You make some excellent points, chuck.


----------



## epsacori15 (May 14, 2016)

Hi RVGRINGO,

What are the requirements for the proof of the financial situation of applicant? 
?Once with a permanent visa, the foreign applicant has become a normal resident with the right to apply for health services through the ISS. Is this correct? 
In case the foreigner is a retired senior, is he also elegible for this health services (ISS)?

Thank you in advance for your kind reply.

Best Gerd


----------



## chuck846 (Jan 15, 2016)

epsacori15 said:


> Hi RVGRINGO,
> 
> What are the requirements for the proof of the financial situation of applicant?
> ?Once with a permanent visa, the foreign applicant has become a normal resident with the right to apply for health services through the ISS. Is this correct?
> ...


Not RVGRINGO - but I can answer some of those questions.
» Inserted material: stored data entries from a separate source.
### config.mk
export PLATFORM = sky130hd
export DESIGN_NAME = wmsu_core
export DESIGN_NICKNAME = d
export VERILOG_FILES = /design/src/hw/wmsu_pkg.sv /design/src/hw/wmsu_core.sv /design/src/hw/wmsu_calc.sv
export SDC_FILE = /design/constraint.sdc
export NUM_CORES = 1
export LEC_CHECK = 0
export BUFFER_PORTS_ARGS = -buffer_cell sky130_fd_sc_hd__buf_2
export CORE_MARGIN = 2
export CORE_UTILIZATION = 25
export DETAILED_ROUTE_END_ITERATION = 8
export SLEW_MARGIN = 20
export SYNTH_ARGS = -nofsm -noshare
export SYNTH_HDL_FRONTEND = slang
export SYNTH_SLANG_ARGS = --single-unit
### constraint.sdc
create_clock -name mclk -period 8.25 [get_ports mclk]
set_clock_uncertainty 0.05 [all_clocks]
set_input_delay 1.2375 -clock mclk [delete_from_list [all_inputs] [get_ports mclk]]
set_output_delay 1.2375 -clock mclk [all_outputs]
set_load 0.02 [all_outputs]
### src/hw/wmsu_pkg.sv
// Shared constants, types and helpers of the word move and stack unit.
// Assumes a 20 MHz mclk, APB register access and a word memory port.
package wmsu_pkg;
    localparam logic [7:0] REG_CTRL = 8'h00;
    localparam logic [7:0] REG_STAT = 8'h04;
    localparam logic [7:0] REG_OPA = 8'h08;
    localparam logic [7:0] REG_OPB = 8'h0c;
    localparam logic [7:0] REG_OPC = 8'h10;
    localparam int CTRL_OP_LSB = 0;
    localparam int CTRL_COND_BIT = 3;
    localparam int CTRL_GO_BIT = 8;
    localparam int OPND_IND_BIT = 16;
    localparam int STAT_BUSY_BIT = 0;
    localparam int STAT_FAULT_BIT = 1;
    localparam int STAT_ZERO_BIT = 2;
    localparam int STAT_NEG_BIT = 3;
    localparam int STAT_DONE_BIT = 4;
    localparam int AREA_LSB = 12;
    localparam logic [13:0] AREA_WORDS = 14'h1000;
    localparam logic [13:0] SCATTER_PUSH_MAX = 14'h19ff;
    localparam logic [3:0] DIG_PUSH = 4'h9;
    localparam logic [3:0] DIG_FIFO = 4'h9;
    localparam logic [3:0] DIG_LIFO = 4'h8;
    localparam logic [13:0] BIT_MAX = 14'h000f;
    localparam logic [3:0] NIB_MAX = 4'h3;
    localparam logic [15:0] WORD_RST = 16'h0000;
    typedef enum logic [2:0] {OP_SWAP, OP_SCATTER, OP_GATHER, OP_BIT, OP_NIBBLE} wmsu_op_t;
    typedef enum logic [3:0] {S_IDLE, S_IND, S_CHK, S_RPTR, S_RX0, S_RX1,
                              S_WR0, S_SHR, S_SHW, S_WR1, S_FIN} wmsu_state_t;
    typedef struct packed {
        logic ind;
        logic [15:0] addr;
    } wmsu_opnd_t;
    typedef struct packed {
        logic req;
        logic we;
        logic [15:0] addr;
        logic [15:0] wdata;
    } wmsu_memreq_t;

    function automatic logic bcd_ok(input logic [15:0] v);
        bcd_ok = (v[15:12] <= 4'h9) && (v[11:8] <= 4'h9) && (v[7:4] <= 4'h9) && (v[3:0] <= 4'h9);
    endfunction

    function automatic logic [13:0] bcd2bin(input logic [15:0] v);
        bcd2bin = 14'(v[15:12]) * 14'd1000 + 14'(v[11:8]) * 14'd100 + 14'(v[7:4]) * 14'd10 + 14'(v[3:0]);
    endfunction

    function automatic logic [15:0] addr_add(input logic [15:0] base, input logic [15:0] off);
        addr_add = base + off;
    endfunction

    // Offset run leaves the area or wraps the address space
    function automatic logic span_bad(input logic [15:0] base, input logic [13:0] off);
        logic [16:0] s;
        s = {1'b0, base} + {3'b000, off};
        span_bad = s[16] || (s[15:AREA_LSB] != base[15:AREA_LSB]);
    endfunction
endpackage

### src/hw/wmsu_core.sv
// Word move and stack unit: APB registers, indirect resolve, memory sequencer.
// Assumes a single-cycle-acked word memory on mclk; ack is taken only while req is high.
//
// Decided for this implementation: the APB register port and the placing of the registers.
`timescale 1ns/10ps
`default_nettype none
module wmsu_core
    import wmsu_pkg::*;
(
    input wire logic mclk, // 20 MHz clock
    input wire logic rst, // Async reset
    input wire logic ce, // Clock enable
    input wire logic psel, // APB select
    input wire logic penable, // APB enable
    input wire logic pwrite, // APB direction
    input wire logic [7:0] paddr, // APB byte address
    input wire logic [31:0] pwdata, // APB write data
    output logic [31:0] prdata, // APB read data
    output logic pready, // APB ready
    output logic pslverr, // APB error
    output wmsu_memreq_t mem_o, // Memory request
    input wire logic [15:0] mem_rdata, // Memory read data
    input wire logic mem_ack // Memory accept
);
    logic pready_q, pslverr_q;
    logic [31:0] prdata_q;
    wmsu_memreq_t mem_q;
    wmsu_state_t state_q;
    wmsu_op_t op_q;
    logic [2:0] ctrl_op_q;
    logic ctrl_cond_q;
    wmsu_opnd_t opa_q, opb_q;
    logic [15:0] opc_q;
    logic [15:0] a_q, b_q, c_q, tgt_q, ptr_q, k_q, x0_q, x1_q, res_q;
    logic a_ind_q, b_ind_q, idx_q, pend_q;
    logic fault_q, zero_q, neg_q, done_q;

    wire apb_setup = psel && !penable;
    wire apb_wr = psel && penable && pready_q && pwrite;
    wire hit = (paddr == REG_CTRL) || (paddr == REG_STAT) || (paddr == REG_OPA)
               || (paddr == REG_OPB) || (paddr == REG_OPC);
    wire idle = (state_q == S_IDLE);
    wire wr_ctrl = apb_wr && (paddr == REG_CTRL);
    wire start = wr_ctrl && pwdata[CTRL_GO_BIT] && idle;
    wire done_clr = apb_wr && (paddr == REG_STAT) && pwdata[STAT_DONE_BIT];
    wire [31:0] stat_w = {27'h0, done_q, neg_q, zero_q, fault_q, !idle};
    wire [31:0] rd_mux = (paddr == REG_CTRL) ? {28'h0, ctrl_cond_q, ctrl_op_q}
                       : (paddr == REG_STAT) ? stat_w
                       : (paddr == REG_OPA) ? {15'h0, opa_q}
                       : (paddr == REG_OPB) ? {15'h0, opb_q}
                       : (paddr == REG_OPC) ? {16'h0, opc_q}
                       : 32'h0;

    // Control value decode
    wire [3:0] dig = c_q[15:12];
    wire c_ok = bcd_ok(c_q);
    wire [13:0] c_bin = bcd2bin(c_q);
    wire [13:0] len = bcd2bin({4'h0, c_q[11:0]});
    wire scatter_push = c_bin <= SCATTER_PUSH_MAX;
    wire is_sc = (op_q == OP_SCATTER);
    wire is_ga = (op_q == OP_GATHER);
    wire is_push = is_sc && !scatter_push && (dig == DIG_PUSH);
    wire is_fifo = is_ga && !scatter_push && (dig == DIG_FIFO);
    wire is_lifo = is_ga && !scatter_push && (dig == DIG_LIFO);
    wire is_pop = is_fifo || is_lifo;
    wire two_rd = (op_q == OP_SWAP) || (op_q == OP_BIT) || (op_q == OP_NIBBLE);

    wire sc_fault = !c_ok || (!scatter_push && (dig != DIG_PUSH))
                    || (scatter_push && span_bad(b_q, c_bin)) || (is_push && span_bad(b_q, len));
    wire ga_fault = !c_ok || (!scatter_push && (dig != DIG_FIFO) && (dig != DIG_LIFO))
                    || (scatter_push && span_bad(b_q, c_bin)) || (is_pop && span_bad(b_q, len));
    wire bit_fault = !c_ok || (bcd2bin({8'h0, c_q[7:0]}) > BIT_MAX)
                     || (bcd2bin({8'h0, c_q[15:8]}) > BIT_MAX);
    wire nib_fault = (c_q[3:0] > NIB_MAX) || (c_q[7:4] > NIB_MAX) || (c_q[11:8] > NIB_MAX);
    wire chk_fault = (op_q == OP_SCATTER) ? sc_fault
                   : (op_q == OP_GATHER) ? ga_fault
                   : (op_q == OP_BIT) ? bit_fault
                   : (op_q == OP_NIBBLE) ? nib_fault
                   : (op_q != OP_SWAP);

    // Full push and empty pop are refused rather than corrupting neighbours
    wire [15:0] len16 = {2'b00, len};
    wire ptr_bad = is_push ? (mem_rdata >= len16)
                 : ((mem_rdata > len16) || (mem_rdata == WORD_RST));

    // Indirect word resolve
    wire ind_need = idx_q ? b_ind_q : a_ind_q;
    wire [15:0] ind_src = idx_q ? b_q : a_q;
    wire [13:0] ind_bin = bcd2bin(mem_rdata);
    wire ind_bad = !bcd_ok(mem_rdata) || (ind_bin >= AREA_WORDS);
    wire [15:0] ind_addr = {ind_src[15:AREA_LSB], ind_bin[AREA_LSB-1:0]};
    logic [15:0] bit_res, nib_res;
    wmsu_calc u_calc (
        .src_w(x0_q),
        .dst_w(x1_q),
        .sel(c_q),
        .bit_res(bit_res),
        .nib_res(nib_res)
    );
    wire [15:0] b_plus1 = addr_add(b_q, 16'h0001);
    wire [15:0] rx0_addr = is_fifo ? b_plus1 : is_ga ? tgt_q : a_q;
    wire [15:0] wr0_addr = is_sc ? tgt_q : ((op_q == OP_BIT) || (op_q == OP_NIBBLE)) ? b_q : a_q;
    wire [15:0] wr0_data = (op_q == OP_SWAP) ? x1_q
                         : (op_q == OP_BIT) ? bit_res
                         : (op_q == OP_NIBBLE) ? nib_res
                         : x0_q;
    wire [15:0] wr1_data = (op_q == OP_SWAP) ? x0_q
                         : is_push ? addr_add(ptr_q, 16'h0001)
                         : addr_add(ptr_q, 16'hffff);
    wire [15:0] step_addr = (state_q == S_IND) ? ind_src
                          : (state_q == S_RPTR) ? b_q
                          : (state_q == S_RX0) ? rx0_addr
                          : (state_q == S_RX1) ? b_q
                          : (state_q == S_WR0) ? wr0_addr
                          : (state_q == S_SHR) ? addr_add(b_plus1, k_q)
                          : (state_q == S_SHW) ? addr_add(b_q, k_q)
                          : b_q;
    wire step_we = (state_q == S_WR0) || (state_q == S_WR1) || (state_q == S_SHW);
    wire [15:0] step_wdata = (state_q == S_WR0) ? wr0_data
                           : (state_q == S_WR1) ? wr1_data
                           : (state_q == S_SHW) ? x1_q
                           : WORD_RST;
    wire mem_state = (state_q != S_IDLE) && (state_q != S_CHK) && (state_q != S_FIN);
    wire mem_issue = mem_state && !mem_q.req && !((state_q == S_IND) && !ind_need);
    wire acc = mem_q.req && mem_ack;
    wire wr0_next_wr1 = (op_q == OP_SWAP) || is_push || is_pop;

    // APB slave, no wait states: pready is high in the first access cycle
    always_ff @(posedge mclk or posedge rst) begin
        if (rst) begin
            pready_q <= 1'b0;
            pslverr_q <= 1'b0;
            prdata_q <= 32'h0;
        end else if (ce) begin
            pready_q <= apb_setup;
            pslverr_q <= apb_setup && !hit;
            prdata_q <= apb_setup ? rd_mux : prdata_q;
        end
    end

    always_ff @(posedge mclk or posedge rst) begin
        if (rst) begin
            ctrl_op_q <= 3'h0;
            ctrl_cond_q <= 1'b0;
            opa_q <= '0;
            opb_q <= '0;
            opc_q <= WORD_RST;
        end else if (ce && apb_wr) begin
            if (paddr == REG_CTRL) begin
                ctrl_op_q <= pwdata[CTRL_OP_LSB +: 3];
                ctrl_cond_q <= pwdata[CTRL_COND_BIT];
            end else if (paddr == REG_OPA) begin
                opa_q <= pwdata[OPND_IND_BIT:0];
            end else if (paddr == REG_OPB) begin
                opb_q <= pwdata[OPND_IND_BIT:0];
            end else if (paddr == REG_OPC) begin
                opc_q <= pwdata[15:0];
            end
        end
    end

    always_ff @(posedge mclk or posedge rst) begin
        if (rst) begin
            mem_q <= '0;
        end else if (ce) begin
            if (acc) begin
                mem_q.req <= 1'b0;
                mem_q.we <= 1'b0;
            end else if (mem_issue) begin
                mem_q <= '{req: 1'b1, we: step_we, addr: step_addr, wdata: step_wdata};
            end
        end
    end

    // Done is sticky; a finish in the clearing cycle wins
    always_ff @(posedge mclk or posedge rst) begin
        if (rst) begin
            done_q <= 1'b0;
        end else if (ce) begin
            done_q <= ((state_q == S_FIN) || (start && !pwdata[CTRL_COND_BIT])) || (done_q && !done_clr);
        end
    end

    always_ff @(posedge mclk or posedge rst) begin
        if (rst) begin
            fault_q <= 1'b0;
            zero_q <= 1'b0;
            neg_q <= 1'b0;
        end else if (ce && (state_q == S_FIN)) begin
            fault_q <= pend_q;
            if (!pend_q && (is_sc || is_ga)) begin
                zero_q <= (x0_q == WORD_RST);
            end
            if (!pend_q && is_push) begin
                neg_q <= x0_q[15];
            end
            if (!pend_q && (op_q == OP_BIT)) begin
                neg_q <= res_q[15];
            end
        end
    end

    always_ff @(posedge mclk or posedge rst) begin
        if (rst) begin
            state_q <= S_IDLE;
            op_q <= OP_SWAP;
            a_q <= WORD_RST;
            b_q <= WORD_RST;
            a_ind_q <= 1'b0;
            b_ind_q <= 1'b0;
            c_q <= WORD_RST;
            idx_q <= 1'b0;
            tgt_q <= WORD_RST;
            ptr_q <= WORD_RST;
            k_q <= WORD_RST;
            x0_q <= WORD_RST;
            x1_q <= WORD_RST;
            res_q <= WORD_RST;
            pend_q <= 1'b0;
        end else if (ce) begin
            case (state_q)
                S_IDLE: begin
                    if (start && pwdata[CTRL_COND_BIT]) begin
                        op_q <= wmsu_op_t'(pwdata[CTRL_OP_LSB +: 3]);
                        {a_ind_q, a_q} <= opa_q;
                        {b_ind_q, b_q} <= opb_q;
                        c_q <= opc_q;
                        idx_q <= 1'b0;
                        pend_q <= 1'b0;
                        state_q <= S_IND;
                    end
                end
                S_IND: begin
                    if (!ind_need || acc) begin
                        if (ind_need && ind_bad) begin
                            pend_q <= 1'b1;
                            state_q <= S_FIN;
                        end else begin
                            if (ind_need && idx_q) begin
                                b_q <= ind_addr;
                            end
                            if (ind_need && !idx_q) begin
                                a_q <= ind_addr;
                            end
                            idx_q <= 1'b1;
                            state_q <= idx_q ? S_CHK : S_IND;
                        end
                    end
                end
                S_CHK: begin
                    tgt_q <= addr_add(b_q, {2'b00, c_bin});
                    pend_q <= chk_fault;
                    state_q <= chk_fault ? S_FIN : (is_push || is_pop) ? S_RPTR : S_RX0;
                end
                S_RPTR: begin
                    if (acc) begin
                        ptr_q <= mem_rdata;
                        tgt_q <= is_push ? addr_add(b_plus1, mem_rdata) : addr_add(b_q, mem_rdata);
                        pend_q <= ptr_bad;
                        state_q <= ptr_bad ? S_FIN : S_RX0;
                    end
                end
                S_RX0: begin
                    if (acc) begin
                        x0_q <= mem_rdata;
                        state_q <= two_rd ? S_RX1 : S_WR0;
                    end
                end
                S_RX1: begin
                    if (acc) begin
                        x1_q <= mem_rdata;
                        state_q <= S_WR0;
                    end
                end
                S_WR0: begin
                    if (acc) begin
                        res_q <= mem_q.wdata;
                        k_q <= 16'h0001;
                        state_q <= (is_fifo && (ptr_q > 16'h0001)) ? S_SHR : wr0_next_wr1 ? S_WR1 : S_FIN;
                    end
                end
                S_SHR: begin
                    if (acc) begin
                        x1_q <= mem_rdata;
                        state_q <= S_SHW;
                    end
                end
                S_SHW: begin
                    if (acc) begin
                        k_q <= addr_add(k_q, 16'h0001);
                        state_q <= (addr_add(k_q, 16'h0001) < ptr_q) ? S_SHR : S_WR1;
                    end
                end
                S_WR1: begin
                    if (acc) begin
                        state_q <= S_FIN;
                    end
                end
                default: begin
                    state_q <= S_IDLE;
                end
            endcase
        end
    end

    assign prdata = prdata_q;
    assign pready = pready_q;
    assign pslverr = pslverr_q;
    assign mem_o = mem_q;
    property p_cond_off;
        @(posedge mclk) disable iff (rst || !ce)
        (start && !pwdata[CTRL_COND_BIT]) |=> idle && !mem_q.req && $stable(fault_q) && $stable(zero_q);
    endproperty
    a_cond_off: assert property (p_cond_off) else $error("operation ran with condition low");
    property p_swap_wr;
        @(posedge mclk) disable iff (rst || !ce)
        (mem_issue && (op_q == OP_SWAP) && (state_q == S_WR0)) |=> mem_q.we && (mem_q.wdata == x1_q)
            && (mem_q.addr == a_q);
    endproperty
    a_swap_wr: assert property (p_swap_wr) else $error("swap first write wrong");
    property p_push_ptr;
        @(posedge mclk) disable iff (rst || !ce)
        (mem_issue && is_push && (state_q == S_WR1)) |=> (mem_q.wdata == ptr_q + 16'h0001) && (mem_q.addr == b_q);
    endproperty
    a_push_ptr: assert property (p_push_ptr) else $error("push pointer not incremented");
    property p_pop_ptr;
        @(posedge mclk) disable iff (rst || !ce)
        (mem_issue && is_pop && (state_q == S_WR1)) |=> (mem_q.wdata == ptr_q - 16'h0001);
    endproperty
    a_pop_ptr: assert property (p_pop_ptr) else $error("pop pointer not decremented");
    property p_lifo_addr;
        @(posedge mclk) disable iff (rst || !ce)
        (mem_issue && is_lifo && (state_q == S_RX0)) |=> (mem_q.addr == b_q + ptr_q) && !mem_q.we;
    endproperty
    a_lifo_addr: assert property (p_lifo_addr) else $error("lifo reads wrong slot");
    property p_fifo_addr;
        @(posedge mclk) disable iff (rst || !ce)
        (mem_issue && is_fifo && (state_q == S_RX0)) |=> (mem_q.addr == b_q + 16'h0001);
    endproperty
    a_fifo_addr: assert property (p_fifo_addr) else $error("fifo reads wrong slot");
    property p_chk_fault;
        @(posedge mclk) disable iff (rst || !ce)
        ((state_q == S_CHK) && chk_fault) |=> (state_q == S_FIN) ##1 fault_q && idle && !mem_q.req;
    endproperty
    a_chk_fault: assert property (p_chk_fault) else $error("fault not reported or memory touched");
    property p_bit_fault;
        @(posedge mclk) disable iff (rst || !ce)
        ((state_q == S_CHK) && (op_q == OP_BIT) && (c_q[7:0] == 8'h16)) |=> ##1 fault_q;
    endproperty
    a_bit_fault: assert property (p_bit_fault) else $error("bit 16 accepted");
    property p_nib_fault;
        @(posedge mclk) disable iff (rst || !ce)
        ((state_q == S_CHK) && (op_q == OP_NIBBLE) && ((c_q[3:0] > NIB_MAX) || (c_q[11:8] > NIB_MAX)))
            |=> ##1 fault_q;
    endproperty
    a_nib_fault: assert property (p_nib_fault) else $error("bad digit selector accepted");
    property p_zero_flag;
        @(posedge mclk) disable iff (rst || !ce)
        ((state_q == S_FIN) && !pend_q && is_sc) |=> (zero_q == (x0_q == WORD_RST)) && !fault_q;
    endproperty
    a_zero_flag: assert property (p_zero_flag) else $error("scatter zero flag wrong");
    property p_neg_flag;
        @(posedge mclk) disable iff (rst || !ce)
        ((state_q == S_FIN) && !pend_q && (op_q == OP_BIT)) |=> (neg_q == res_q[15]);
    endproperty
    a_neg_flag: assert property (p_neg_flag) else $error("bit copy negative flag wrong");
endmodule
`default_nettype wire

### src/hw/wmsu_calc.sv
// Combinational bit and digit merge for the word move and stack unit.
// Assumes the selector has already been range checked by the caller.
`timescale 1ns/10ps
`default_nettype none
module wmsu_calc
    import wmsu_pkg::*;
(
    input wire logic [15:0] src_w, // Source word
    input wire logic [15:0] dst_w, // Old destination word
    input wire logic [15:0] sel, // BCD selector
    output logic [15:0] bit_res, // Destination after bit copy
    output logic [15:0] nib_res // Destination after digit copy
);
    logic [3:0] spos;
    logic [3:0] dpos;
    logic [1:0] si;
    logic [1:0] di;

    assign spos = 4'(sel[7:4] * 4'd10 + sel[3:0]);
    assign dpos = 4'(sel[15:12] * 4'd10 + sel[11:8]);

    always_comb begin
        bit_res = dst_w;
        bit_res[dpos] = src_w[spos];
    end

    always_comb begin
        si = 2'b00;
        di = 2'b00;
        nib_res = dst_w;
        for (int i = 0; i < 4; i++) begin
            si = 2'(sel[1:0] + 2'(i));
            di = 2'(sel[9:8] + 2'(i));
            if (i <= int'(sel[5:4])) begin
                nib_res[4*di +: 4] = src_w[4*si +: 4];
            end
        end
    end
endmodule
`default_nettype wire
Proof of financial situation - really comes down to a consulate by consulate basis - whatever anyone tells you otherwise. We brought our paperwork to the consulate and did a walk-through. They told us what they liked and what they wanted to see more of.

Depends on your definition of 'retired senior'. I'm 61 and retired. My wife is 2 years older. We have had IMSS for going on 4 years. You should note - you kind of ease into your IMSS coverage here. Every year your get more and more benefits - not all from day 1. (That is the 'book' definition. We have never been denied anything we have needed - which fortunately hasn't been much).


----------



## ojosazules11 (Nov 3, 2013)

I realize that the OP of this thread (Maureen) had also posted a bit more information on the "Introduction to the forum" thread. Here is that post. 



maureenmortenson said:


> I, with my 94 year old mom will spend 4 to 6 months ( or more) on the island of Cozumel.
> 
> I need to know how difficult it is at present (2016) to get a temporary residence visa.
> This is the visa renewable every year.
> ...


Seems to me Maureen is trying to figure out if it's to her and her mother's advantage to do the Temporary Resident route or come on the 6 month tourist permit. If the INAPAM card makes you eligible for a discounted rate at the water reserve in Cozumael, that may end up off-setting the cost of the temporary resident permit. You would need to check with that particular park to see how much of a discount, or if you would get free entry with your INAPAM card. But you also have to factor in the time and paper work involved in finalizing your Temporary Resident Permit once you get to Mexico, and ensuring you renew it on time the following year, ongoing until you decide to get a Permanent Resident permit (if you decide to do that and you qualify). Visiting the Consulate in the US is just the first step. There is further bureaucratic/paperwork stuff to do once you get to Mexico. 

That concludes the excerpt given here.